We present an efficient greedy algorithm for constructing sparse radial basis function (RBF) approximations with spatially variable shape parameters. The central idea is to incrementally construct a sparse approximation by greedily selecting a subset of basis functions from a parameterized dictionary consisting of RBFs centered at all of the training points. An incremental thin QR update scheme based on the Gram–Schmidt process with reorthogonalization is employed to efficiently update the weights of the sparse RBF approximation at each iteration. In addition, the shape parameter of the basis function chosen at each iteration is tuned by minimizing the ℓ2-norm of the training residual, while an approximate leave-one-out error metric is used as the dominant stopping criterion. Numerical studies are presented for a range of test functions to demonstrate that the proposed algorithm enables the efficient construction of RBF approximations with spatially variable shape parameters.
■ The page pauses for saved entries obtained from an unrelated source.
==> raven <==
## comparator_latch
module comparator_latch #
(
  parameter n_to_response_time = -1038,
  parameter p_to_response_time = -1020,
  parameter const_response_time = 1285,
  parameter n_to_tau = -1248,
  parameter p_to_tau = 1037,
  parameter const_tau = 1042,
  parameter n_to_response_time_lh = -1752,
  parameter p_to_response_time_lh = -1006,
  parameter const_response_time_lh = 1185,
  parameter n_to_tau_lh = 1131,
  parameter p_to_tau_lh = -1115,
  parameter const_tau_lh = 1529
)
(
  input clk,
  input reset,
  input sys_clk,
  input [15-1:0] n,
  input [15-1:0] p,
  output [35-1:0] out
);
Settings: LEC_CHECK=0, ABC_AREA=0, CAP_MARGIN=20, CORE_MARGIN=7, CORE_UTILIZATION=47, MAX_ROUTING_LAYER=met5, PLACE_DENSITY_LB_ADDON=0.17, SETUP_SLACK_MARGIN=-2.0, SLEW_MARGIN=25, TNS_END_PERCENT=45; clock period 30.0 ns.
run.sh (not shown) runs the stock make flow with config.mk's settings and CLKGATE_MAP_FILE=.
==> juniper: changes against raven <==
==> flow/config.mk (replaced) <==
export PLATFORM = sky130hd
export DESIGN_NAME = comparator_latch
export DESIGN_NICKNAME = comparator_latch
export VERILOG_FILES = /design/flow/design.v
export SDC_FILE = /design/flow/constraint.sdc
export NUM_CORES = 4
export LEC_CHECK = 0
export CAP_MARGIN = 20
export CORE_MARGIN = 2
export CORE_UTILIZATION = 40
export SLEW_MARGIN = 20
==> flow/constraint.sdc (replaced) <==
create_clock -name core_clock -period 19.5 [get_ports {clk}]
set_input_delay 3.9000 -clock core_clock [delete_from_list [all_inputs] [get_ports {clk}]]
set_output_delay 3.9000 -clock core_clock [all_outputs]
set_load 0.01 [all_outputs]
==> garnet: changes against raven <==
==> flow/config.mk (replaced) <==
export PLATFORM = sky130hd
export DESIGN_NAME = comparator_latch
export DESIGN_NICKNAME = comparator_latch
export VERILOG_FILES = /design/flow/design.v
export SDC_FILE = /design/flow/constraint.sdc
export NUM_CORES = 4
export LEC_CHECK = 0
export ABC_AREA = 1
export CAP_MARGIN = 20
export CORE_MARGIN = 2
export CORE_UTILIZATION = 71
export CTS_CLUSTER_DIAMETER = 344
export CTS_CLUSTER_SIZE = 17
export MAX_ROUTING_LAYER = met4
export SLEW_MARGIN = 20
==> flow/constraint.sdc (replaced) <==
create_clock -name core_clock -period 17.1 [get_ports {clk}]
set_input_delay 3.4200 -clock core_clock [delete_from_list [all_inputs] [get_ports {clk}]]
set_output_delay 3.4200 -clock core_clock [all_outputs]
set_load 0.01 [all_outputs]
==> summary of the runs <==
- raven produced a clean layout. garnet failed in 5_1_grt, error GRT-0232. juniper finished but failed the layout checks on setup timing.
- In sequential cell count, raven and juniper do not differ.
- Against raven, the wire length of juniper is larger by about 10%.
- Against raven, the utilization of juniper is lower by 0.12 points.
- In juniper the non-clock buffer count is higher than in raven, by 1032.
- Between juniper and raven, the lower count of clock-buffer cells in the layout is in raven (gap 1).
- Between juniper and raven, the lower register-to-register slack is in juniper (gap 10000 ps).
- Against raven, the cell count of juniper is higher by about 18%.
- Between juniper and raven, the lower sequential share of layout area is in juniper (gap 0.13 points).
- Die size: juniper > raven > garnet.
- In juniper the design area is larger than in raven, by about 17%.
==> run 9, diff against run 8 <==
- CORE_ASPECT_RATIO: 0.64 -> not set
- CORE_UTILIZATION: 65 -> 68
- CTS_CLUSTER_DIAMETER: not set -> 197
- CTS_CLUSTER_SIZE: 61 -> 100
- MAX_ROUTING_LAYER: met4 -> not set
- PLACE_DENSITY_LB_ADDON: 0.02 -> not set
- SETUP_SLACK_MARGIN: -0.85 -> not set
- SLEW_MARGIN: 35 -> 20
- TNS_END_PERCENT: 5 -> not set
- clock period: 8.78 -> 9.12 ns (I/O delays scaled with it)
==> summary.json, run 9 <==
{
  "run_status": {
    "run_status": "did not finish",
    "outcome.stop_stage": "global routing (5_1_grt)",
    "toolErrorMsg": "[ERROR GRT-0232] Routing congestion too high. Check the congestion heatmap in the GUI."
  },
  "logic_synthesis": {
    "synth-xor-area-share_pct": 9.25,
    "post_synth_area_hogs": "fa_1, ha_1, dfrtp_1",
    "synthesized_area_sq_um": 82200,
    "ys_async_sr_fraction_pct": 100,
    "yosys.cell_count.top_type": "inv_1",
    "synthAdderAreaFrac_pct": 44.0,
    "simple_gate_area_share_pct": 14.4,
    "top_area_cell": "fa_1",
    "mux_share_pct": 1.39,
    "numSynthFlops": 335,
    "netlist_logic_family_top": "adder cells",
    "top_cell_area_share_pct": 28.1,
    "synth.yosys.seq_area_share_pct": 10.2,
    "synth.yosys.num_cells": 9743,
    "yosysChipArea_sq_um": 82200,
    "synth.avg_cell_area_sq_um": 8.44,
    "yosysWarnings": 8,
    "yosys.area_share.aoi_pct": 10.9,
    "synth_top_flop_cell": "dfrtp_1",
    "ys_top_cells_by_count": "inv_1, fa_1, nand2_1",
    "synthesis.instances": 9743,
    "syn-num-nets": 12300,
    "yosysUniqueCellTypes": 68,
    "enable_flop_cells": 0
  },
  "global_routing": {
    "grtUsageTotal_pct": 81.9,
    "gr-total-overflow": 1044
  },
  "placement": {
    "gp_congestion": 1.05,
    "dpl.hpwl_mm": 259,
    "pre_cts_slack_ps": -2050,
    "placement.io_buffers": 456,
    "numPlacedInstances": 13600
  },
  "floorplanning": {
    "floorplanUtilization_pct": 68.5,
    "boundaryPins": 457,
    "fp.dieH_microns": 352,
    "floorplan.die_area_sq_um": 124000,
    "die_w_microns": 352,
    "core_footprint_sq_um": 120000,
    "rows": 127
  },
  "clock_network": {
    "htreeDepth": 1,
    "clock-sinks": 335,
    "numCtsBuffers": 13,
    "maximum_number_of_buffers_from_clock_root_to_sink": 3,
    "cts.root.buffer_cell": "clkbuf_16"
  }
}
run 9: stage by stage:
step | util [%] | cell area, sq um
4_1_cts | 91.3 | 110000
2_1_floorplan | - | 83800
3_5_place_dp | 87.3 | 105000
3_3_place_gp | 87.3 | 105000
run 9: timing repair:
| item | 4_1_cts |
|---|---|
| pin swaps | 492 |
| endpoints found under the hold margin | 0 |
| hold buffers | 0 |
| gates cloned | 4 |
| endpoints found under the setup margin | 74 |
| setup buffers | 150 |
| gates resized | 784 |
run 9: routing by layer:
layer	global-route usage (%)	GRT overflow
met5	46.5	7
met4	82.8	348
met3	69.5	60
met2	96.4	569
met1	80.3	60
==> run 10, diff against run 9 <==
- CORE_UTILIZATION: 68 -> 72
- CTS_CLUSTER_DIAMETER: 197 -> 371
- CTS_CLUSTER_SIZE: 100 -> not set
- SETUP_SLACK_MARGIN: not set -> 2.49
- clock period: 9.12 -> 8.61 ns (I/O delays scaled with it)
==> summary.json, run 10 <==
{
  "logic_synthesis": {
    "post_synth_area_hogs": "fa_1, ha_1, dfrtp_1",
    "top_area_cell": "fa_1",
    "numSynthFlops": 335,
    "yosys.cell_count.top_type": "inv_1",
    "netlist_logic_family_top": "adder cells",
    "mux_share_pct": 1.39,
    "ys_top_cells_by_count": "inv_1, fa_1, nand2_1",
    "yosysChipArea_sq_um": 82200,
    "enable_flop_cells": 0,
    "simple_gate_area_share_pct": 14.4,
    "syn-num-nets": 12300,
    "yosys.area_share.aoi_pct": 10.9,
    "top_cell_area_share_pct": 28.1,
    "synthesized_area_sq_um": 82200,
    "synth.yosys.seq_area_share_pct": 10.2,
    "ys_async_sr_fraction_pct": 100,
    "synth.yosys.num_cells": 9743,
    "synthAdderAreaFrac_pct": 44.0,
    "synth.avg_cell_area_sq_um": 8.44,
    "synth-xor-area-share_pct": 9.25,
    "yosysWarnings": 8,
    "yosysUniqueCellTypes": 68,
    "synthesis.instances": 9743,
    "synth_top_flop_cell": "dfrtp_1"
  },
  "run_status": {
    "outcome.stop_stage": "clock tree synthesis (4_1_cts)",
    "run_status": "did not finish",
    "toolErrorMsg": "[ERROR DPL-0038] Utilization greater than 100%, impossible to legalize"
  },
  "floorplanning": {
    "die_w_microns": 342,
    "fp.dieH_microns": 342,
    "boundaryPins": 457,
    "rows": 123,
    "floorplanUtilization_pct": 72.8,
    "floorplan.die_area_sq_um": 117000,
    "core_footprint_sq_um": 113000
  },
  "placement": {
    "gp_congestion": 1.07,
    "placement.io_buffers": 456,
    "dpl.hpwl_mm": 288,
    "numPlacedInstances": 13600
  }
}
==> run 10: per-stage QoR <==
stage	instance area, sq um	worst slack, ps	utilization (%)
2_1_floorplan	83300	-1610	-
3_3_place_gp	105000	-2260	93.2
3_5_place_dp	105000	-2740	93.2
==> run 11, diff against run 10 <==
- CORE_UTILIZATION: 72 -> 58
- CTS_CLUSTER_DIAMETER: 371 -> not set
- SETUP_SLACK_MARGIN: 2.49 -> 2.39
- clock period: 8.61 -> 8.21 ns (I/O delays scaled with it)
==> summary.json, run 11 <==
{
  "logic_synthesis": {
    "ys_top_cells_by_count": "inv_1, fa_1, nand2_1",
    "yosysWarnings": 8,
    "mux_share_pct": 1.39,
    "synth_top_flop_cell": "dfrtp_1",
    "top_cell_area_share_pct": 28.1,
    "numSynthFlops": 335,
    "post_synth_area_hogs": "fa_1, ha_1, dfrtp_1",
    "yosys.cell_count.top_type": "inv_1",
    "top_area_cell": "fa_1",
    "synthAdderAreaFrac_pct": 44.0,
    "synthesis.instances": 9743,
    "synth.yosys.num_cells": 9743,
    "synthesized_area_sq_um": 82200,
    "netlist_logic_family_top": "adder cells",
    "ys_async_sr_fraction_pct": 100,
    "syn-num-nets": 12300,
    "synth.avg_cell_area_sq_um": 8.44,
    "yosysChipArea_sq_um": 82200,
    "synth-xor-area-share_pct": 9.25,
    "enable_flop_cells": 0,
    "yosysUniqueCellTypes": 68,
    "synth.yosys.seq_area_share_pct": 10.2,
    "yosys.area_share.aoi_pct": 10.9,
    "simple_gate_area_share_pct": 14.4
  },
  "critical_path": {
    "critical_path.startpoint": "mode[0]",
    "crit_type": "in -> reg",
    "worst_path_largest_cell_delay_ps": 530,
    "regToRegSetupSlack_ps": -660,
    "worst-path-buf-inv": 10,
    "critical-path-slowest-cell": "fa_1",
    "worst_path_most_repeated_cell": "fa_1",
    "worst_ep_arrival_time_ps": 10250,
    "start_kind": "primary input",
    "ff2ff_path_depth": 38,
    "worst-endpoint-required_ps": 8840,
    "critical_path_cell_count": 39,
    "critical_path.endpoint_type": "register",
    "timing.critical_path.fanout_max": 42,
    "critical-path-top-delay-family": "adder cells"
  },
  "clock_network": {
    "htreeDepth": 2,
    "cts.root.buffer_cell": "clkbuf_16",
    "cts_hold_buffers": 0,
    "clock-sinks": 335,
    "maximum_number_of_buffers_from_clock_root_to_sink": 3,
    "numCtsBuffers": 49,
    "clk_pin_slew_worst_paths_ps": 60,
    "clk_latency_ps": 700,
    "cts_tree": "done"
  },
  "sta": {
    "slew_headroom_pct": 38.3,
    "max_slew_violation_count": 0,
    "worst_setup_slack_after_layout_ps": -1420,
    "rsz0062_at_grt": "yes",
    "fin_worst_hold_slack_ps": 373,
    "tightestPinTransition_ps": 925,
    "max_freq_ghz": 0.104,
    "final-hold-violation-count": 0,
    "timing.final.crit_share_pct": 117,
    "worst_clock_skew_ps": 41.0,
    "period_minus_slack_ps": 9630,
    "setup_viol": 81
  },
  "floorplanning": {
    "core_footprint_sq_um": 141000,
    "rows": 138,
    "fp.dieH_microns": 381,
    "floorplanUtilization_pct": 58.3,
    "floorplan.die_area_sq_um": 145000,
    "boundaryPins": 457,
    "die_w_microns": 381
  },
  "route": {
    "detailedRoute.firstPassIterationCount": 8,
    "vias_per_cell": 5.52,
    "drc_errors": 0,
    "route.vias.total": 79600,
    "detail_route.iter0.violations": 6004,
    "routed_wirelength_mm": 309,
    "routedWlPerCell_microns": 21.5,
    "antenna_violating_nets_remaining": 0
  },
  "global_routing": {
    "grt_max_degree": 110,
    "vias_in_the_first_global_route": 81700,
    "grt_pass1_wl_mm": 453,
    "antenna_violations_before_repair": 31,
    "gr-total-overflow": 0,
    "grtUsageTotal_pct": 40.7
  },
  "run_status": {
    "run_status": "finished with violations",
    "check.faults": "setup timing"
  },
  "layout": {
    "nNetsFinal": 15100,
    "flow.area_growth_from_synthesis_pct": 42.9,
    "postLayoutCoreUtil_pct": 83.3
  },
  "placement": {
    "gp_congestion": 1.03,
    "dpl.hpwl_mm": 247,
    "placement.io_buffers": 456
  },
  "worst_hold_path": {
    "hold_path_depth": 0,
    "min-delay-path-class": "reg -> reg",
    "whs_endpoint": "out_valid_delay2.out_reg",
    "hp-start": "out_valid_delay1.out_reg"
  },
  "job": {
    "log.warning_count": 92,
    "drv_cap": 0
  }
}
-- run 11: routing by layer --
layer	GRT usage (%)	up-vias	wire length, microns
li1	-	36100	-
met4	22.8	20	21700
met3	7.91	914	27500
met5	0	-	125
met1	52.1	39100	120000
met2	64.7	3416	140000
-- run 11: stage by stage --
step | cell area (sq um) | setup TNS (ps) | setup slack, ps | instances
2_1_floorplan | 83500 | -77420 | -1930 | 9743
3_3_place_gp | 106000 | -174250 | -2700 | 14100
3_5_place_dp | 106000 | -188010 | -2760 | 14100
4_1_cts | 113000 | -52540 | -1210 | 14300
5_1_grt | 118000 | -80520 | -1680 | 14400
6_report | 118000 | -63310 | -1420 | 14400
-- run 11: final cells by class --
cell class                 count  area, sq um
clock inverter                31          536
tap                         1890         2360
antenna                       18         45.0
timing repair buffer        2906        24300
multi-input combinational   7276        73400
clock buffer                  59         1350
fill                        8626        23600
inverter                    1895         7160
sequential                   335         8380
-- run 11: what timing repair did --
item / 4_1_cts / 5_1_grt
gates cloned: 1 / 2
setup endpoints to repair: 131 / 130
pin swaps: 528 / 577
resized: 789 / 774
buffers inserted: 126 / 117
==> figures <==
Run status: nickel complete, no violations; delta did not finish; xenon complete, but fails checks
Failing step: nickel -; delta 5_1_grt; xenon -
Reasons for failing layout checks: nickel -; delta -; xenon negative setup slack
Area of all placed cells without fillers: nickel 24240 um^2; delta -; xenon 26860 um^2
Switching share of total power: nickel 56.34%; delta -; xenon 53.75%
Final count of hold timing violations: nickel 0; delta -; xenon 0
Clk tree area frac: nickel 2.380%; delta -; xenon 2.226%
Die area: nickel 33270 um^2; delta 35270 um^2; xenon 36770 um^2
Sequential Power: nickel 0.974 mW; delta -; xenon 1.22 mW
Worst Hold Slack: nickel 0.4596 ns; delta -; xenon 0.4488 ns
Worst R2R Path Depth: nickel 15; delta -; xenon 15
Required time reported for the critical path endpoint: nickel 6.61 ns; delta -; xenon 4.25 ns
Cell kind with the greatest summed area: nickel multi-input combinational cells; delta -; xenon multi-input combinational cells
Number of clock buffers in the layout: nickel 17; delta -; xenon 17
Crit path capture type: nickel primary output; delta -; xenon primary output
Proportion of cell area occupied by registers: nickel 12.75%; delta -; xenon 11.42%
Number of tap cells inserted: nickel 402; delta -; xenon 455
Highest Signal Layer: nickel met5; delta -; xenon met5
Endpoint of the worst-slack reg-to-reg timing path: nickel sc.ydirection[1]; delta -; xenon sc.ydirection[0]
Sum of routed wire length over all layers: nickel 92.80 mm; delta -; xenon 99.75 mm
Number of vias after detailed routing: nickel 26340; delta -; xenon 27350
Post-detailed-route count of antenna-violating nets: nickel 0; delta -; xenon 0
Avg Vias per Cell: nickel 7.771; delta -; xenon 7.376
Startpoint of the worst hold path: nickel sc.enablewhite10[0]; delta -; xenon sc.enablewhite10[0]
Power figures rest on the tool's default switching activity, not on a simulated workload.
## run A
==> flow/design.v <==
module sensor_if(input sens_active,reset,clk,output passed);
reg [255-1:0] shift_reg;
reg compleated,uninterupted;
  always @(posedge clk) begin
  if(~reset && sens_active && ~uninterupted)begin
      shift_reg <= {shift_reg[255-2:0], sens_active};
      if(shift_reg[255-1])begin
        uninterupted = 1;
        shift_reg <= 0;
      end
    end  
    if(~reset && uninterupted && ~sens_active)begin
      shift_reg <= {shift_reg[255-2:0], ~sens_active};
    end if(uninterupted && shift_reg[255-1] && ~sens_active) begin
      compleated = 1;
    end
    if(reset) begin
      shift_reg <= 0;
      compleated = 0;
      uninterupted = 0;
    end
  end
  assign passed = compleated;
endmodule
clock: 4.18 ns
lec_check: 0
abc_area: 1
cap_margin: 0
core_aspect_ratio: 0.94
core_margin: 2
core_utilization: 71
cts_cluster_diameter: 23
cts_cluster_size: 26
gpl_timing_driven: 1
hold_slack_margin: 0.07
max_routing_layer: met4
place_density: 0.65
setup_slack_margin: -0.32
slew_margin: 0
run.sh (not shown) runs the stock make flow with config.mk's settings and CLKGATE_MAP_FILE=.
Both conditions hold for run A: the flow ran to the end and the final layout passed the timing, DRC and antenna checks.
Setup of north:
## cordic
module cordic (clk, rst, s, angle, done, sine, cosine);
    input                   clk, rst, s;
    input   signed  [31:0]  angle;
    output  reg             done;
    output  signed  [31:0]  sine, cosine;
    reg              [1:0]  y, yn;
    wire                    z;
    wire             [3:0]  cntr_val0;
    wire    signed  [31:0]  atan [0:15];
    reg                     reg_ld_angle, reg_ld_sine, reg_ld_cosine, cntr_ld0, cntr_en0;
    wire    signed  [31:0]  reg_ld_val_angle, reg_ld_val_sine, reg_ld_val_cosine;
    wire    signed  [31:0]  reg_val_angle, reg_val_sine, reg_val_cosine, bshft_val_cosine, bshft_val_sine;
    assign atan[0]  = 450_000_000;
    assign atan[1]  = 265_650_512;
    assign atan[2]  = 140_362_435;
    assign atan[3]  = 071_250_163;
    assign atan[4]  = 035_763_344;
    assign atan[5]  = 017_899_106;
    assign atan[6]  = 008_951_737;
    assign atan[7]  = 004_476_142;
    assign atan[8]  = 002_381_050;
    assign atan[9]  = 001_119_057;
    assign atan[10] = 000_559_529;
    assign atan[11] = 000_279_765;
    assign atan[12] = 000_139_882;
    assign atan[13] = 000_069_941;
    assign atan[14] = 000_034_971;
    assign atan[15] = 000_017_485;
    always @(posedge clk, posedge rst) begin
        if (rst) begin
            y <= 0;
        end else begin
            y <= yn;
  ...
For scale: about 100 flip-flops, roughly 100 I/O pins, roughly 19000 µm² of cells after synthesis.
clock: 6.38 ns
lec_check: 0
cap_margin: 20
core_margin: 2
core_utilization: 46
setup_slack_margin: 0.3
slew_margin: 20
run.sh (not shown) runs the stock make flow with config.mk's settings and CLKGATE_MAP_FILE=.
Input changes introduced in south (baseline for comparison: north):
Settings: an added CTS_CLUSTER_SIZE of 35; an added CORE_ASPECT_RATIO of 0.58; an added HOLD_SLACK_MARGIN of 0.15; a change of SLEW_MARGIN from 20 to 10; a change of CORE_UTILIZATION from 46 to 27; an added CELL_PAD_IN_SITES_GLOBAL_PLACEMENT of 1; a change of CORE_MARGIN from 2 to 9; a change of the clock period (ns, I/O delays scaled along) from 6.38 to 4.01.
## What came out
south ran in full, but the layout does not pass; the checks complain about negative setup slack.
The final layout from north, which completed every stage, passed the timing, design-rule and antenna checks at the end of the flow.
For pin count of the biggest net entering global routing, dividing the value from south by the value from north gives 1.9.
Re fill cell instance count of the final layout: north and south aren't equal, and the lower value belongs to north.
south vs north — count of plain and timing-repair buffers in the layout rose about 160%.
The buffers inserted during post-CTS setup optimization in south was higher than what north gave.
south vs. north: count of instances resized after the clock tree is built rose about 1600%; via count rose about 10%.

========
== alpha ==
The RTL this note starts from:
==> flow/design.v <==
`timescale 1ns / 1ps
module counter #(size = 8) (clk, rst, ld, ld_val, en, up, val);
    input                 clk, rst, ld, en, up;
    input      [size-1:0] ld_val;
    output reg [size-1:0] val;
    always @(posedge clk, posedge rst) begin
        if (rst) begin
            val <= 0;
        end else if (ld) begin
            val <= ld_val;
        end else if (en) begin
            val <= (up) ? val+1 : val-1;
        end
    end
endmodule
==> flow/design.v (excerpt) <==
module kmer_hash_top(
    input  logic        clk_out,
    input  logic        reset,         
    input  logic        in_valid,
    input  logic [7:0]  in_char,
    output logic        in_ready,
    output logic        out_valid,
    output logic [63:0] out_hash,
    output logic [5:0]  out_ldz,
    output logic [31:0] out_sum
);
    logic [247:0] data;
    logic [4:0]   count;
    logic         busy;
    logic         start;
    logic [61:0]  coded_kmer;  logic coded_ready;
    logic [61:0]  k_canon;     logic canon_ready;
    logic [63:0]  hash_result; logic hash_ready;
    logic [5:0]   ldz;         logic ldz_ready;
    logic [31:0]  sum_ldz;
    assign in_ready = ~busy;
    always_ff @(posedge clk_out) begin
        if(reset==0) begin
            data<=0;
            count<=0;
            busy<=0;
            start<=0;
        end
        else begin
            start<=0;
            if(in_valid && !busy) begin
                if(in_char==8'b0) begin
                    data<=0;
                    count<=0;
                end
                else begin
                    data[247:8]<=data[239:0];
                    data[7:0]<=in_char;
                    if(count>=30) begin
                        count<=31;
                        start<=1;
                        busy<=1;
                    end
                    else begin
                        count<=count+1;
                    end
                end
            end
            else if(hash_ready) begin
                busy<=0;
            end
        end
    end
    encode_fsm f1(.data(data), .clk_out(clk_out), .reset(reset), .start(start),
                  .coded_kmer(coded_kmer), .coded_ready(coded_ready));
    canonic_fsm f2(.clk_out(clk_out), .reset(reset), .coded_ready(coded_ready),
                   .coded_kmer(coded_kmer), .k_canon(k_canon), .canon_ready(canon_ready));
    k_canon_to_hash_result_velocidad_3pasos f3(.clk_out(clk_out), .reset(reset),
                   .canon_ready(canon_ready), .k_canon(k_canon),
  ...
Settings: LEC_CHECK=0, CAP_MARGIN=40, CORE_MARGIN=2, CORE_UTILIZATION=72, CTS_CLUSTER_DIAMETER=28, PLACE_DENSITY_LB_ADDON=0.2, SETUP_SLACK_MARGIN=1.76, SLEW_MARGIN=20; clock period 6.12 ns.
run.sh (not shown) runs the stock make flow with config.mk's settings and CLKGATE_MAP_FILE=.
The first run completed and failed the layout checks on max-capacitance violations, max-slew violations, negative setup slack.
Then changed:
Settings changed: CAP_MARGIN 40 to 20, CORE_UTILIZATION 72 to 40, CTS_CLUSTER_DIAMETER 28 to unset, PLACE_DENSITY_LB_ADDON 0.2 to unset, SETUP_SLACK_MARGIN 1.76 to unset.
Clock period 6.12 ns to 7.5 ns, I/O delays scaled along.
=> With this change the flow finished with timing, DRC and antenna clean; core utilization decreases by 43 points; cell area decreases by 8.3%; power decreases by 40%; die area increases by 79%; sequential power decreases by 19%; register-to-register slack improves by 1.3 ns; critical path depth decreases by 2; cell count increases by 7.0%; non-clock buffer count decreases by 559.
Then changed:
Settings changed: CELL_PAD_IN_SITES_DETAIL_PLACEMENT set to 0, CELL_PAD_IN_SITES_GLOBAL_PLACEMENT set to 2, CORE_MARGIN 2 to 4, CORE_UTILIZATION 40 to 71, GPL_ROUTABILITY_DRIVEN set to 1, MIN_ROUTING_LAYER set to met2, SETUP_SLACK_MARGIN set to 0.17, TNS_END_PERCENT set to 50.
The changed run failed in global placement without I/O, error GPL-0301.
Synthesized cell count is unchanged.
Die area is lower by 42%.
Area after synthesis is unchanged.
Then changed:
Settings changed: ABC_AREA set to 1, CELL_PAD_IN_SITES_DETAIL_PLACEMENT 0 to unset, CELL_PAD_IN_SITES_GLOBAL_PLACEMENT 2 to unset, CORE_ASPECT_RATIO set to 0.5, CORE_MARGIN 4 to 2, CTS_CLUSTER_SIZE set to 34, GPL_ROUTABILITY_DRIVEN 1 to unset, MAX_ROUTING_LAYER set to met4, MIN_ROUTING_LAYER met2 to unset, SETUP_SLACK_MARGIN 0.17 to unset, TNS_END_PERCENT 50 to unset.
Clock period 7.5 ns to 3.78 ns, I/O delays scaled along.
=> This time the run stopped in global routing with ODB-0269; die area drops by a few percent; synthesized area decreases slightly; synthesized cell count went up by a few percent.
Then changed:
Settings changed: ABC_AREA 1 to unset, CORE_ASPECT_RATIO 0.5 to unset, CORE_UTILIZATION 71 to 44, CTS_CLUSTER_SIZE 34 to unset, MAX_ROUTING_LAYER met4 to unset.
Clock period 3.78 ns to 5.96 ns, I/O delays scaled along.
Outcome:
- This time the run reached the layout checks and failed them: negative setup slack
- die size increases by well over a third
- synthesized cell count came out lower by a few percent
- synthesized area grows slightly
Then changed:
Settings changed: CELL_PAD_IN_SITES_GLOBAL_PLACEMENT set to 3, CORE_UTILIZATION 44 to 37, GPL_ROUTABILITY_DRIVEN set to 0, HOLD_SLACK_MARGIN set to 0.1, MAX_ROUTING_LAYER set to met4, PLACE_DENSITY set to 0.82.
The changed run finished with negative setup slack left.
Final cell count is higher by 4.7%.
Core utilization goes down by 7.8 points.
Final area rises by 1.0%.
No activity file was given, so power comes from the tool's default toggle rates.
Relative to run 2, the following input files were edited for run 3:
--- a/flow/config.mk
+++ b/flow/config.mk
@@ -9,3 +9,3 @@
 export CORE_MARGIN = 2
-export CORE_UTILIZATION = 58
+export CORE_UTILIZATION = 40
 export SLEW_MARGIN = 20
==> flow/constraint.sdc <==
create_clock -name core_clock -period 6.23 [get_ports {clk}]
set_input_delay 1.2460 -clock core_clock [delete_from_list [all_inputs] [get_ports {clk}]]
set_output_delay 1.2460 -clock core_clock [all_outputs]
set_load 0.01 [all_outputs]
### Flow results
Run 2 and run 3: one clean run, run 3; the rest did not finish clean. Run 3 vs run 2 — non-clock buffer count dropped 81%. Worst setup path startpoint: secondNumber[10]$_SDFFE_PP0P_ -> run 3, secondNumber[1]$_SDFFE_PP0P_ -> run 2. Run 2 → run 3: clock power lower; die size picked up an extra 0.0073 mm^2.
It is shown that, compared to a classical RBF model with a single tunable shape parameter and Gaussian process models with an anisotropic Gaussian covariance function, the proposed algorithm can provide significant improvements in accuracy, cost, and sparsity, particularly for high-dimensional datasets.

Suggested Citation

  • Stolbunov, Valentin & Nair, Prasanth B., 2018. "Sparse radial basis function approximation with spatially variable shape parameters," Applied Mathematics and Computation, Elsevier, vol. 330(C), pages 170-184.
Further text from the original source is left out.